Glaucoma is a silent ocular disease that progresses slowly, accumulates over time, and leads to blindness if left undetected and untreated. In the anterior (front) portion of the eye, fluid called aqueous humor is produced and drained. With the most common form of glaucoma, primary open angle glaucoma, the eye produces aqueous humor but does not drain it properly. This leads to a build-up and "elevation" of the pressure inside the eye. This elevated pressure affects the blood flow to the optic nerve, causing structural damage that appears as excessive thinning and excavation of the optic nerve. The optic nerve functions as the connection between the eye and the brain, carrying the electrical signal of what we see from the retina to be interpreted and comprehended by the brain. The glaucomatous optic nerve manifests permanent damage causing the transmission of that electrical signal from the eye to be diminished. The result is vision loss that begins with our peripheral or side vision, and progresses to the central vision in advanced stages of the disease. Blindness ensues if the optic nerve sustains complete excavation and damage due to uncontrolled advanced chronic glaucoma.
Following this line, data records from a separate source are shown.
$ cat config.mk
export PLATFORM = sky130hd
export DESIGN_NAME = mar_area_mul
export DESIGN_NICKNAME = d
export VERILOG_FILES = /design/src/sv/mar_pkg.sv /design/src/sv/mar_area_mul.sv
export SDC_FILE = /design/constraint.sdc
export NUM_CORES = 1
export LEC_CHECK = 0
export ABC_CLOCK_PERIOD_IN_PS = 15900
export BUFFER_PORTS_ARGS = -buffer_cell sky130_fd_sc_hd__clkbuf_2
export CAP_MARGIN = 25
export CORE_UTILIZATION = 64
export DETAILED_ROUTE_END_ITERATION = 10
export GPL_ROUTABILITY_DRIVEN = 0
export PLACE_DENSITY_LB_ADDON = 0.15
export RECOVER_POWER = 100
export SYNTH_ARGS = -nofsm -noshare
export SYNTH_HDL_FRONTEND = slang
export SYNTH_SLANG_ARGS = --single-unit
$ cat constraint.sdc
create_clock -name clk_i -period 15.9 [get_ports clk_i]
set_clock_uncertainty 0.15 [all_clocks]
set_input_delay 4.77 -clock clk_i [delete_from_list [all_inputs] [get_ports clk_i]]
set_output_delay 4.77 -clock clk_i [all_outputs]
set_load 0.05 [all_outputs]
$ cat src/sv/mar_pkg.sv
// Package for the minimum-area rectangle finder: sizes, point and beat types.
// Used by mar_area_mul and min_area_axis_rectangle; no dependencies.
package mar_pkg;

  localparam int unsigned MAX_POINTS = 512;
  localparam int unsigned COORD_BITS = 16;
  localparam int unsigned AREA_BITS  = 2 * COORD_BITS;
  localparam int unsigned IDX_W      = $clog2(MAX_POINTS);
  localparam int unsigned CNT_W      = IDX_W + 1;

  typedef struct packed {
    logic [COORD_BITS-1:0] x;
    logic [COORD_BITS-1:0] y;
  } point_t;

  typedef struct packed {
    logic [15:0] point_x;
    logic [15:0] point_y;
    logic        last_point;
  } in_beat_t;

  typedef struct packed {
    logic [31:0] min_area;
    logic        overflowed;
  } out_beat_t;

endpackage

$ cat src/sv/mar_area_mul.sv
// Registered area unit: |dx| * |dy| of two opposite corners.
// Depends on mar_pkg (point_t, COORD_BITS, AREA_BITS).
module mar_area_mul (
  input  logic                       clk_i,
  input  mar_pkg::point_t            a_i,
  input  mar_pkg::point_t            b_i,
  output logic [mar_pkg::AREA_BITS-1:0] area_o
);
  import mar_pkg::*;

  logic [COORD_BITS-1:0] dx;
  logic [COORD_BITS-1:0] dy;
  logic [AREA_BITS-1:0]  area_q;

  assign dx = (a_i.x > b_i.x) ? (a_i.x - b_i.x) : (b_i.x - a_i.x);
  assign dy = (a_i.y > b_i.y) ? (a_i.y - b_i.y) : (b_i.y - a_i.y);

  always_ff @(posedge clk_i) begin
    area_q <= AREA_BITS'(dx) * AREA_BITS'(dy);
  end

  assign area_o = area_q;

endmodule
==> flow_summary.yaml <==
critical_path:
  cp.required_ns: 15.98
  crit_path_end_kind: "flop"
  crit_slowest_cell: "nor2_1"
  path_max_fanout: 15
  cp_slowest_stage_delay_ns: 1.10
  crit_path_start_kind: "primary input"
  path_class: "primary input to flop"
  critPathMostFrequentCell: "fa_1"
  worstPathArrival_ns: 14.55
routing:
  drt-initial-drc-count: 605
  drt-wirelength-per-cell_um: 17.2
  vias: 10600
  drt_wl_total_mm: 31.2
  dr.pass1.iters: 5
  vias_per_cell: 5.82
  drc: 0
  ant_nets: 0
placement:
  io_buffers: 96
  dp_hpwl_mm: 25.8
  dp_cells: 1807
min_path:
  hold_class: "primary input to flop"
  holdPathStages: 3
  min_to: "area_o[0]"
  hp-start: "b_i[16]"
sta:
  maxSlewHeadroom: 0.0159
  setup_viol_count_final: 0
  finalCriticalPeriod_ns: 14.47
  tightest_slew_ns: 1.47
  final-max-slew-violation-count: 0
  hold_viol: 0
  finalSetupTns_ns: 0
  fmax_mhz: 69.1
  rsz0062_at_grt: "no"
  fin_crit_sh: 0.910
cells_and_area:
  drive_above_1_share: 0.0862
  syn2layout_area_growth_pct: 6.99
  num_antenna_cells: 0
  final_cells: 1815
  fillerInstances: 1569
  largest_register_ffs: 32
  final_nets: 1983
grt:
  grt_max_degree: 18
  grt_pass1_wl_mm: 50.9
  antenna_found_initial: 0
  grt_pass1_vias: 10600
  overflow: 0
  grt_usage: 0.322
synthesis:
  netlist.area_leader.share: 0.315
  synthesis.instances: 1478
  ys_seq_area_frac: 0.0510
  synthFlopType: "dfxtp_1"
  yosys_warnings: 0
  synth_cell_types: 73
  synth-async-reset-ratio: 0
  synth_area_um2: 12600
  netlist_top_cells_count: "inv_1 (296), fa_1 (198), ha_1 (166)"
  yosysTopAreaCell: "fa_1"
  ys_seq_elements: 32
  yosys-top-cells-area: "fa_1 (32%), ha_1 (17%), inv_1 (8.8%), dfxtp_1 (5.1%), nand2_1 (4.1%)"
  syn_area_per_cell_um2: 8.50
  synth_most_common_cell: "inv_1"
  synth_fp_nets: 1907
  synth_edf_count: 0
die:
  io_pins: 97
  die_height_um: 142
  core_um2: 19000
  start_util: 0.663
  rows: 50
  die_w_um: 142
  die-area_um2: 20200
clock_tree:
  numClockSinks: 32
  clockRootBuffer: "clkbuf_16"
  numCtsBuffers: 5
  clkTransAtPathRegs_ns: 0.07
  cts_max_level: 2
  cts_tree: "done"
  clock_path_buffers: 2
  cts_hold_buf: 0
  cts_resized: 0
  postCtsSetupRepairBufs: 0
job:
  maxCapViolCount: 1
outcome:
  failed_checks: "capacitance limit"
  run_status: "complete, but fails checks"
Who is at risk for glaucoma?

There is an increased incidence of glaucoma with:
Symptoms of glaucoma

Primary Open Angle Glaucoma: a silent blinding disease with no symptoms until advanced stages cause extensive vision loss to be apparent.

Normal Tension Glaucoma: no symptoms until advanced stages of vision loss.

Pigmentary Glaucoma: no symptoms to transient blur, halos, or ocular discomfort shortly after physical exercise.

Acute Angle Closure Glaucoma: acute onset of unilateral ocular pain, blur, starbursts around lights, and nausea. This is considered an ocular emergency.

How is glaucoma detected?

Through a series of specialized tests performed by your eye care professional:
What is the treatment for glaucoma?
  1. Anti-glaucoma ocular medication
    • First line agent of treatment.
    • Anti-glaucoma eye drops decrease the production of the aqueous humor within the eye, or increase the rate of drainage.
    • Begin with one eye drop, and when necessary, several different anti-glaucoma eye medications can be used to control the intraocular pressure

  2. Argon laser treatment
    • Second line treatment agent
    • Resorted to when glaucoma continues to advance despite multiple ocular medications
    • Laser markings are made within the drainage system to promote openings and improve outflow at the site of this structure

  3. Trabeculectomy
    • Third line treatment agent
    • Used when ocular medications and argon laser treatment together have not succeeded in controlling the glaucoma
    • A surgical procedure where an alternative drainage system is made within the wall of the eye for the aqueous humor to safely drain out


Flashes, Floaters, and Retinal Detachment

The Retina
The retina is the neurosensory tissue that lines the inside of the eye that enables us to see. The retina functions by receiving light and turning it into an electrical wave. This wave is then carried by the optic nerve to the brain for image interpretation, and comprehension. The retina is composed of many layers that all play a role in it’s functioning. The retina is extremely fragile and complex. Damage including tears, bleeding, or inflammation of this tissue will lead to VISION LOSS in that area of the retina.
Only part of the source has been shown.